— The problem —
From the first line of the records down to the one that holds "when reset ends", transcribe each line exactly and add nothing.

(Collected data)
============
--- src/rtl/conv_serial_pkg.sv ---
package conv_serial_pkg;

  typedef enum logic [1:0] {
    FR_IDLE  = 2'd0,
    FR_SHIFT = 2'd1,
    FR_DONE  = 2'd2
  } frame_st_e;

  // falling-edge number that carries the least significant bit
  function automatic int last_bit_edge(int width, logic lead);
    return width + int'(lead);
  endfunction

  // result bit presented after falling edge k of a frame
  function automatic int bit_pos(int width, logic lead, int k);
    return width + int'(lead) - k;
  endfunction

endpackage

--- src/rtl/dclk_edge_det.sv ---
module dclk_edge_det #(
  parameter int STAGES = 2
) (
  input  logic clk,
  input  logic rst_n,
  input  logic sclk_in,
  output logic edge_any,
  output logic edge_fall
);
  logic [STAGES:0] sh_q;

  // the reset value matches the idle-high level, so no edge appears when reset ends
  always_ff @(posedge clk) begin
    if (!rst_n) sh_q <= '1;
    else        sh_q <= {sh_q[STAGES-1:0], sclk_in};
  end

  assign edge_any  = sh_q[STAGES] ^ sh_q[STAGES-1];
  assign edge_fall = sh_q[STAGES] & ~sh_q[STAGES-1];
endmodule

--- src/rtl/result_bank.sv ---
module result_bank #(
  parameter int W = 16
) (
  input  logic         clk,
  input  logic         rst_n,
  input  logic         busy,
  input  logic         load_stb,
  input  logic [W-1:0] load_word,
  input  logic         hold,
  output logic [W-1:0] fresh_w,
  output logic [W-1:0] held_w
);
  logic [W-1:0] fresh_q, held_q, park_q;
  logic         park_v_q, busy_q;
  logic         busy_fall, load_park, park_apply;

  assign busy_fall  = busy_q & ~busy;
  assign load_park  = load_stb & hold;
  assign park_apply = park_v_q & ~hold & ~load_stb;

  always_ff @(posedge clk) begin
    if (!rst_n) begin
      fresh_q  <= '0;
      held_q   <= '0;
      park_q   <= '0;
      park_v_q <= 1'b0;
      busy_q   <= 1'b0;
    end else begin
      busy_q <= busy;
      if (busy_fall) held_q <= fresh_q;
      if (load_park) begin
        park_q   <= load_word;
        park_v_q <= 1'b1;
      end else if (load_stb) begin
        fresh_q  <= load_word;
        park_v_q <= 1'b0;
      end else if (park_apply) begin
        fresh_q  <= park_q;
        park_v_q <= 1'b0;
      end
    end
  end

  assign fresh_w = fresh_q;
  assign held_w  = held_q;

  // latest result frozen while a frame uses the bank
  assert_word_frozen_R9: assert property (@(posedge clk) disable iff (!rst_n)
    hold |=> $stable(fresh_q));
  // a parked load is released as soon as the frame is over
  assert_park_released_R9: assert property (@(posedge clk) disable iff (!rst_n)
    (park_v_q && !hold) |=> !park_v_q);
  // the conversion-time copy only moves on a busy fall
  assert_held_only_on_fall_R10: assert property (@(posedge clk) disable iff (!rst_n)
    !busy_fall |=> $stable(held_q));
  // a load outside a frame lands immediately
  assert_direct_load_R10: assert property (@(posedge clk) disable iff (!rst_n)
    (load_stb && !hold) |=> (fresh_q == $past(load_word)));
endmodule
============
— Your response —
--- src/rtl/conv_serial_pkg.sv ---
package conv_serial_pkg;

  typedef enum logic [1:0] {
    FR_IDLE  = 2'd0,
    FR_SHIFT = 2'd1,
    FR_DONE  = 2'd2
  } frame_st_e;

  // falling-edge number that carries the least significant bit
  function automatic int last_bit_edge(int width, logic lead);
    return width + int'(lead);
  endfunction

  // result bit presented after falling edge k of a frame
  function automatic int bit_pos(int width, logic lead, int k);
    return width + int'(lead) - k;
  endfunction

endpackage

--- src/rtl/dclk_edge_det.sv ---
module dclk_edge_det #(
  parameter int STAGES = 2
) (
  input  logic clk,
  input  logic rst_n,
  input  logic sclk_in,
  output logic edge_any,
  output logic edge_fall
);
  logic [STAGES:0] sh_q;

  // the reset value matches the idle-high level, so no edge appears when reset ends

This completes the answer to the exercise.